Historical perspective on stereovision

Previous implementations of stereovision had certain problems and limitations, all of which detract from the appeal of this technology. The glasses themselves were fairly low quality producing ghosting effects (this is when the blocking of the eye is not complete and you do see a little of the wrong image). They all tend to be geeky looking in an attempt to make them appear to be full head mounted displays, which they are not. Other limitations like only supporting low resolution and/or low refresh rate also detracted from the value. It is also possible to create a bad implementation of stereovision in software. Any one of these alone and especially in combination can produce eye strain, headaches or at best a disappointing stereovision experience. Lastly, very few games supported stereovision and usually not the most popular ones.

Why SV will be more widely accepted now?

Metabyte has done extensive research and development to provide the best stereovision solution in the world at the consumer level. We have combined the best LCD shutter glasses and the best 3D graphics board and the best driver level software to produce stunning 3D stereovision for a broad cross section of the most popular games on the market.

The Metabyte approach

Since there is a trend toward designing games as true 3D virtual worlds there is a fairly short step to making these games stereovision capable if attacked from the driver level. This short step is not necessarily an easy one but Metabyte has been in the driver business for years. By leveraging this experience we have been able to produce stereovision at a low level and transparent to the game. (One caveat is that the game must be doing the 3D math correctly.) This means that the development time needed to support stereovision for a particular game is zero!

It also means that there is broad support of games based on the APIs we support. Currently, support is available for OpenGL with DirectX coming soon followed by other possible APIs.

When combined with Metabyte’s Re2Flex technology on the Wicked 3D board we can do 1024x672 resolution stereovision at a whopping 79Hz (per eye, 158Hz total) on a single board!

With 2 boards in SLI configuration we can do 1024x1024 resolution stereovision at 68Hz (per eye, 138Hz total). This is the best stereovision available anywhere in the world at the consumer market level.
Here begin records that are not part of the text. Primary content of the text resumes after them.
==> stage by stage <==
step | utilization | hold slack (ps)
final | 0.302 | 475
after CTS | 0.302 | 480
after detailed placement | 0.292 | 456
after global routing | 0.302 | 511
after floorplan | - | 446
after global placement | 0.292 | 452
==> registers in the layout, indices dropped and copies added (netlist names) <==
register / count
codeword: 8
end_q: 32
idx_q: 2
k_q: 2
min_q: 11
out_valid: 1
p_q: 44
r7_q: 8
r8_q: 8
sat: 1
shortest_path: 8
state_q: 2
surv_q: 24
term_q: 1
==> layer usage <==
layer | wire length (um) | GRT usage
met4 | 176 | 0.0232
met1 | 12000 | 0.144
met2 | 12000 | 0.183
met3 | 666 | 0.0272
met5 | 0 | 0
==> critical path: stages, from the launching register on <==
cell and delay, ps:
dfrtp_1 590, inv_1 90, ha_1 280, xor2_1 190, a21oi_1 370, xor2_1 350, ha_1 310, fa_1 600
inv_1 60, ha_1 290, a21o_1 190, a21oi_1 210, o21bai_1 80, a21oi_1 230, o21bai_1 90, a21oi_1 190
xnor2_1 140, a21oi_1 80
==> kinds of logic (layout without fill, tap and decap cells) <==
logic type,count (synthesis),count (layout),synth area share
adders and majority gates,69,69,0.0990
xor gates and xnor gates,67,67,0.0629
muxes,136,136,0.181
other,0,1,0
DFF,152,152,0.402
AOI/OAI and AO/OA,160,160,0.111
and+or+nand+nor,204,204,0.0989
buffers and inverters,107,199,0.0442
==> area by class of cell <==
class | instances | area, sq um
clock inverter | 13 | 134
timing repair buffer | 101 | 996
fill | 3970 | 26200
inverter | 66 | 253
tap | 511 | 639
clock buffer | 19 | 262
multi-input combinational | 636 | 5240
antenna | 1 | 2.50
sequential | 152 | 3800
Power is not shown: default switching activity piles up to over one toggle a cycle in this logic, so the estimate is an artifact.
### config.mk
export PLATFORM = sky130hd
export DESIGN_NAME = lsu_dc1_arb
export DESIGN_NICKNAME = d
export VERILOG_FILES = /design/src/rtl/lsu_dc1_arb.sv
export SDC_FILE = /design/constraint.sdc
export NUM_CORES = 1
export LEC_CHECK = 0
export ABC_AREA = 1
export CAP_MARGIN = 20
export CORE_ASPECT_RATIO = 0.6
export CORE_MARGIN = 3
export CORE_UTILIZATION = 46
export DETAILED_ROUTE_END_ITERATION = 16
export GPL_TIMING_DRIVEN = 0
export PLACE_DENSITY = 0.81
export RECOVER_POWER = 50
export REMOVE_ABC_BUFFERS = 1
export SKIP_LAST_GASP = 1
export SLEW_MARGIN = 20
export SYNTH_ARGS = -nofsm -noshare
export SYNTH_HDL_FRONTEND = slang
export SYNTH_SLANG_ARGS = --single-unit
### constraint.sdc
create_clock -name clk -period 3.2 [get_ports clk]
set_input_delay 0.64 -clock clk [delete_from_list [all_inputs] [get_ports clk]]
set_output_delay 0.64 -clock clk [all_outputs]
set_load 0.05 [all_outputs]
### src/rtl/lsu_dc1_arb.sv
// rtl/lsu_dc1_arb.sv - DC0 core/DMA arbiter with starvation guard, registers the DC1 address-check packet
module lsu_dc1_arb #(
  parameter int DMA_STARVE_LIMIT = 15
) (
  input  logic        clk,
  input  logic        rst_l,
  input  logic        lsu_freeze,
  input  logic        core_valid_dc0,
  input  logic [31:0] core_addr_dc0,
  input  logic [1:0]  core_size_dc0,
  input  logic        core_store_dc0,
  output logic        core_stall_dc0,
  input  logic        dma_req,
  input  logic [31:0] dma_addr,
  input  logic [1:0]  dma_size,
  input  logic        dma_write,
  output logic        dma_ready,
  output logic        pkt_valid_dc1,
  output logic        pkt_dma_dc1,
  output logic        pkt_store_dc1,
  output logic        pkt_by_dc1,
  output logic        pkt_half_dc1,
  output logic        pkt_word_dc1,
  output logic [31:0] start_addr_dc1,
  output logic [31:0] end_addr_dc1,
  output logic        dma_forced
);

  typedef enum logic {NORM = 1'b0, FORCE = 1'b1} state_t;

  localparam logic [3:0] LIMIT = 4'(DMA_STARVE_LIMIT);

  state_t      state, state_nxt;
  logic [3:0]  cnt, cnt_nxt;
  logic        core_gnt, dma_gnt, adv;
  logic [31:0] win_addr, win_end;
  logic [1:0]  win_size;
  logic        win_store;
  logic [1:0]  win_off;

  // Combinational outputs are gated by reset so every port reads 0 while rst_l is low.
  assign adv = rst_l & ~lsu_freeze;

  always_comb begin
    core_gnt = 1'b0;
    dma_gnt  = 1'b0;
    if (adv) begin
      if (state == FORCE && dma_req) dma_gnt = 1'b1;
      else if (core_valid_dc0)       core_gnt = 1'b1;
      else if (dma_req)              dma_gnt = 1'b1;
    end
  end

  assign core_stall_dc0 = rst_l & core_valid_dc0 & ~core_gnt;
  assign dma_ready      = dma_gnt;
  assign dma_forced     = (state == FORCE);

  always_comb begin
    cnt_nxt   = cnt;
    state_nxt = state;
    if (!lsu_freeze) begin
      if (!dma_req || dma_gnt) cnt_nxt = 4'd0;
      else if (cnt < LIMIT)    cnt_nxt = cnt + 4'd1;
      case (state)
        NORM:    if (cnt_nxt == LIMIT)      state_nxt = FORCE;
        FORCE:   if (dma_gnt || !dma_req)   state_nxt = NORM;
        default: state_nxt = NORM;
      endcase
    end
  end

  always_comb begin
    win_addr  = dma_gnt ? dma_addr  : core_addr_dc0;
    win_size  = dma_gnt ? dma_size  : core_size_dc0;
    win_store = dma_gnt ? dma_write : core_store_dc0;
    case (win_size)
      2'd0:    win_off = 2'd0;
      2'd1:    win_off = 2'd1;
      default: win_off = 2'd3;
    endcase
    // Carry out of bit 31 is dropped on purpose; the region check catches wrapped ranges.
    win_end = win_addr + {30'd0, win_off};
  end

  always_ff @(posedge clk or negedge rst_l) begin
    if (!rst_l) begin
      state <= NORM;
      cnt   <= 4'd0;
    end else begin
      state <= state_nxt;
      cnt   <= cnt_nxt;
    end
  end

  always_ff @(posedge clk or negedge rst_l) begin
    if (!rst_l) begin
      pkt_valid_dc1  <= 1'b0;
      pkt_dma_dc1    <= 1'b0;
      pkt_store_dc1  <= 1'b0;
      pkt_by_dc1     <= 1'b0;
      pkt_half_dc1   <= 1'b0;
      pkt_word_dc1   <= 1'b0;
      start_addr_dc1 <= 32'd0;
      end_addr_dc1   <= 32'd0;
    end else if (!lsu_freeze) begin
      pkt_valid_dc1 <= core_gnt | dma_gnt;
      pkt_dma_dc1   <= dma_gnt;
      if (core_gnt || dma_gnt) begin
        pkt_store_dc1  <= win_store;
        pkt_by_dc1     <= (win_size == 2'd0);
        pkt_half_dc1   <= (win_size == 2'd1);
        pkt_word_dc1   <= win_size[1];
        start_addr_dc1 <= win_addr;
        end_addr_dc1   <= win_end;
      end
    end
  end

endmodule

After elaboration in Yosys (flattened, before gate mapping) --
Cells that the tools add are included.
Storage, ports and cells: flip-flop bits (word level) 75, input bits 75, output and inout port bits 73, logic and storage cells 45
Cells by class: $add $sub $neg 2, magnitude comparators 1, eq/ne operators 2, muxes and demuxes 17, bitwise operators 7, reductions and logical operators 6
Operator list (count):
- adder 32 x 2 -> 32 bit | 1
- 2-to-1 mux 32 bit | 1
- 2-to-1 mux 4 bit | 3
- 2-to-1 mux 1 bit | 10
- adder 4 x 1 -> 4 bit (second input constant) | 1
- == test 4 bit (second input constant) | 1
- less-than comparator 4 bit (second input constant) | 1
- one-hot mux 2 bit (2 select lines) | 1
- AND 1 bit | 3
- inverter 1 bit | 3
- == test 2 x 1 -> 1 bit (second input constant) | 1
- logical NOT 2 bit | 1
- logical OR 1 bit | 2
- 2-to-1 mux 2 bit | 1
- one-hot mux 1 bit (2 select lines) | 1
- AND reduction 2 bit | 1
- logical AND 1 bit | 1
- logical NOT 1 bit | 1
- bitwise OR 1 bit | 1

Logic depth before layout (Yosys ltp) --
depth after elaboration 10, mapped depth 18, mapped depth without buffers 18

Least setup slack after synthesis --
No wires, ideal clock.
path type input port to flip-flop, from input rst_l, to register end_addr_dc1[30], library setup time 125 ps, arrival time 2982 ps, required time 3075 ps, setup slack 93 ps, cell stages on the path 18, buffers on the path 0, cells stage by stage inv_1 -> nor2_4 -> nand3_4 -> inv_2 -> or2_2 -> o21ai_1 -> nand2_1 -> ha_1 -> inv_1 -> fa_1 -> inv_1 -> nand3_2 -> nor2_4 -> nand3_2 -> nor2_2 -> nand3_1 -> nand2_1 -> nand3_1
Between the ends: longest elaborated chain between the ends 6, elaborated cells between the ends (all ways) 11, those cells by class add/sub: 1; eq/ne: 1; mux: 5; bitwise: 1; reduce/logical: 3
Ends and longest elaborated chain:
- start: declaration | line 6 | input logic rst_l,
- AND 1 bit (*) | line 42 | assign adv = rst_l & ~lsu_freeze;
- 2-to-1 mux 1 bit (*) | line 47 | if (adv) begin
- net dma_ready | line 17 | output logic dma_ready,
- 2-to-1 mux 2 bit | line 74 | win_size = dma_gnt ? dma_size : core_size_dc0;
- == test 2 x 1 -> 1 bit / logical NOT 2 bit (equally long branches) | line 76 | case (win_size)
- one-hot mux 2 bit (2 select lines) | line 76
- adder 32 x 2 -> 32 bit | line 82 | win_end = win_addr + {30'd0, win_off};
- end signal: assignment | line 114 | end_addr_dc1 <= win_end;
- end: declaration | line 25 | output logic [31:0] end_addr_dc1,
The timed path passes the listed nets; every way through them passes the cells marked *. A chain may end at the register's enable or synchronous reset.

Worst setup path in the final report --
from input dma_req, to register end_addr_dc1[28]
Between the ends: elaborated cells between the ends (all ways) 15, those cells by class add/sub: 1; eq/ne: 1; mux: 9; reduce/logical: 4
RTL lines:
- start: declaration | line 13 | input logic dma_req,
- 2-to-1 mux 1 bit | line 50 | else if (dma_req) dma_gnt = 1'b1;
- 2-to-1 mux 1 bit | line 49 | else if (core_valid_dc0) core_gnt = 1'b1;
- 2-to-1 mux 1 bit (*) | line 48 | if (state == FORCE && dma_req) dma_gnt = 1'b1;
- 2-to-1 mux 1 bit (*) | line 47
- 2-to-1 mux 32 bit (*) | line 73 | win_addr = dma_gnt ? dma_addr : core_addr_dc0;
- net win_addr[0] | line 36 | logic [31:0] win_addr, win_end;
- adder 32 x 2 -> 32 bit (*) | line 82
Marked as above.

==> flow_summary.toml <==
[status]
status = "complete, but fails checks"
violations = "max-capacitance violations, max-slew violations"

[placed_design]
port_buffers = 147
placed_area_um2 = 5990
post-place-ws_ns = -1.80
gp_congestion = 0.896
place_hpwl_mm = 9.97

[sta]
hold_slack_ns = 0.103
finClkSkew_ns = 0.00592
fmax_mhz = 332
finalSetupTns_ns = 0
maxSlewHeadroom = -0.676
finalSetupViolCount = 0
tightest_slew_ns = 2.51
slew_violations = 47
fin_crit_sh = 0.940
setup_slack_ns = 0.191
rsz0062_at_grt = "no"
min_period_ns = 3.01
finalHoldViolCount = 0

[final_layout]
final_area_um2 = 6340
insertedDiodeCount = 0
layout-drive-gt1-share = 0.0969
synthToLayoutAreaGrowth_pct = 45.4
fin_nets = 828
nFillCells = 691

[global_routing]
grt_usage = 0.273
grt_pass1_vias = 4596
grt_start_max_net_pins = 47
overflow = 0
grt_pass1_wl_mm = 23.0
antenna_found_initial = 0

[synth]
netlist_instances = 600
synth_cell_type_count = 39
synth_top_cell_by_area = "dfrtp_1"
yosys_warnings = 0
synth_edf_count = 0
synthArstFlopShare = 1.00
netlist_area_um2 = 4360
yosys-top-cells-area = "dfrtp_1, nand2_1, nor2_1, nand3_1, inv_1"
syn_avg_cell_area_um2 = 7.27
synth_flop_cell = "dfrtp_1"
ys_seq_area_frac = 0.430
synth.ff_latch_count = 75
synth_top_area_frac = 0.430

[critical_path]
critPathMaxFanout = 7
required_ns = 3.41
path_class = "input pin to flip-flop"
cp.arrival_ns = 3.22
critPathLaunchType = "input pin"
crit_path_end_kind = "flip-flop"
ff2ff_path_depth = 18

[clock_network]
cts_sinks = 75
cts_tree = "built"
clk_pin_slew_ns = 0.06
cts_buffer_depth = 2
cts_root_buffer = "clkbuf_16"
numCtsBuffers = 9
clk_latency_ns = 0.33
cts.htree.levels = 3

[hold_path]
hp-class = "input pin to async pin"

[routing]
vias_per_cell = 5.35
firstDrtPassIters = 5
post-route-drc-count = 0
dr_total_vias = 4702
drt_wl_total_mm = 14.4
wl_per_cell_um = 16.4
ant_nets = 0
first_iter_violations = 318

[pwr]
peakVddDrop_uv = 303
cellLeakagePower_nw = 2.92
finalPower_mw = 3.45
p_per_area_nw_per_um2 = 544

[floorplanning]
die_area_um2 = 10700
die_w_um = 132
ios = 148
rows = 26
chipHeight_um = 81.5
start_util = 0.493
fp.coreArea_um2 = 8850

[run]
maxCapViolations = 1
==> sequential cells by signal, indices dropped and copies added, names as in the netlist <==
register / cells
pkt_dma_dc1: 1
pkt_by_dc1: 1
pkt_half_dc1: 1
pkt_store_dc1: 1
cnt: 4
end_addr_dc1: 32
dma_forced: 1
pkt_valid_dc1: 1
pkt_word_dc1: 1
start_addr_dc1: 32
==> cells in the final DEF (no fill, tap or decap), types with 2 or more instances in the layout <==
cell type	count
o211ai_1	4
buf_16	4
dlygate4sd3_1	26
nand2_1	169
or2_2	3
inv_1	55
o21ai_0	21
a21oi_1	5
o21ai_1	8
xor2_1	4
clkbuf_1	3
nor2_1	96
nor2_4	8
nand2_4	2
nor2_2	6
nand3_2	6
nand2_2	7
nand3_1	63
a31oi_1	4
clkbuf_16	9
clkdlybuf4s50_1	117
o21ai_2	7
dfrtp_1	75
inv_2	3
nand4_1	8
a211oi_1	3
clkbuf_2	3
clkinv_2	2
ha_1	3
clkbuf_8	3
buf_4	5
o31ai_1	4
nor3_1	4
==> cell type report <==
type	count	area, µm²	area share
repair buffers	159	1630	0.257
multi-input cells	445	2170	0.342
clock buffers	13	270	0.0426
clock inverters	2	10.0	0.00158
flip-flops and latches	75	1880	0.296
inverters	59	229	0.0361
well taps	126	158	0.0249
==> Yosys cell counts (3+ instances only) <==
| library cell | n |
|---|---|
| a211oi_1 | 3 |
| a21oi_1 | 5 |
| a31oi_1 | 4 |
| buf_2 | 8 |
| buf_6 | 6 |
| clkbuf_1 | 7 |
| dfrtp_1 | 75 |
| ha_1 | 3 |
| inv_1 | 55 |
| inv_2 | 4 |
| nand2_1 | 170 |
| nand2_2 | 7 |
| nand3_1 | 63 |
| nand3_2 | 4 |
| nand4_1 | 8 |
| nor2_1 | 96 |
| nor2_2 | 9 |
| nor2_4 | 5 |
| nor3_1 | 4 |
| o211ai_1 | 4 |
| o21ai_0 | 22 |
| o21ai_1 | 8 |
| o21ai_2 | 6 |
| o31ai_1 | 4 |
| or2_2 | 3 |
| xor2_1 | 4 |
Metabyte has also applied its’ considerable 3D experience to make needed corrections to the images being displayed. In general, there are distortions introduced when viewing stereovision on display monitors that have been corrected. On a more specific note, the crosshair used in Quake type games is not a 3D object and as such is completely incorrect for stereovision. This has also been corrected. In fact we have implemented a laser sight type crosshair which works very well for targeting objects. Add to these items "in game" configuration, a separate configuration and setup utility, and built on top of the best game board available and you have a product that takes you to a new level of game immersion.

Summary:

It is an inevitable fact that the world is 3D and most people have two eyes.  More games are trending towards display from a 3D perspective.   Metabyte's stereovision provides for a more "real world" and immersive experience!  Because Metabyte's stereovision is at the driver level, new titles are supported more readily and with a higher resolution/refresh rate with the inclusion of Re2Flex.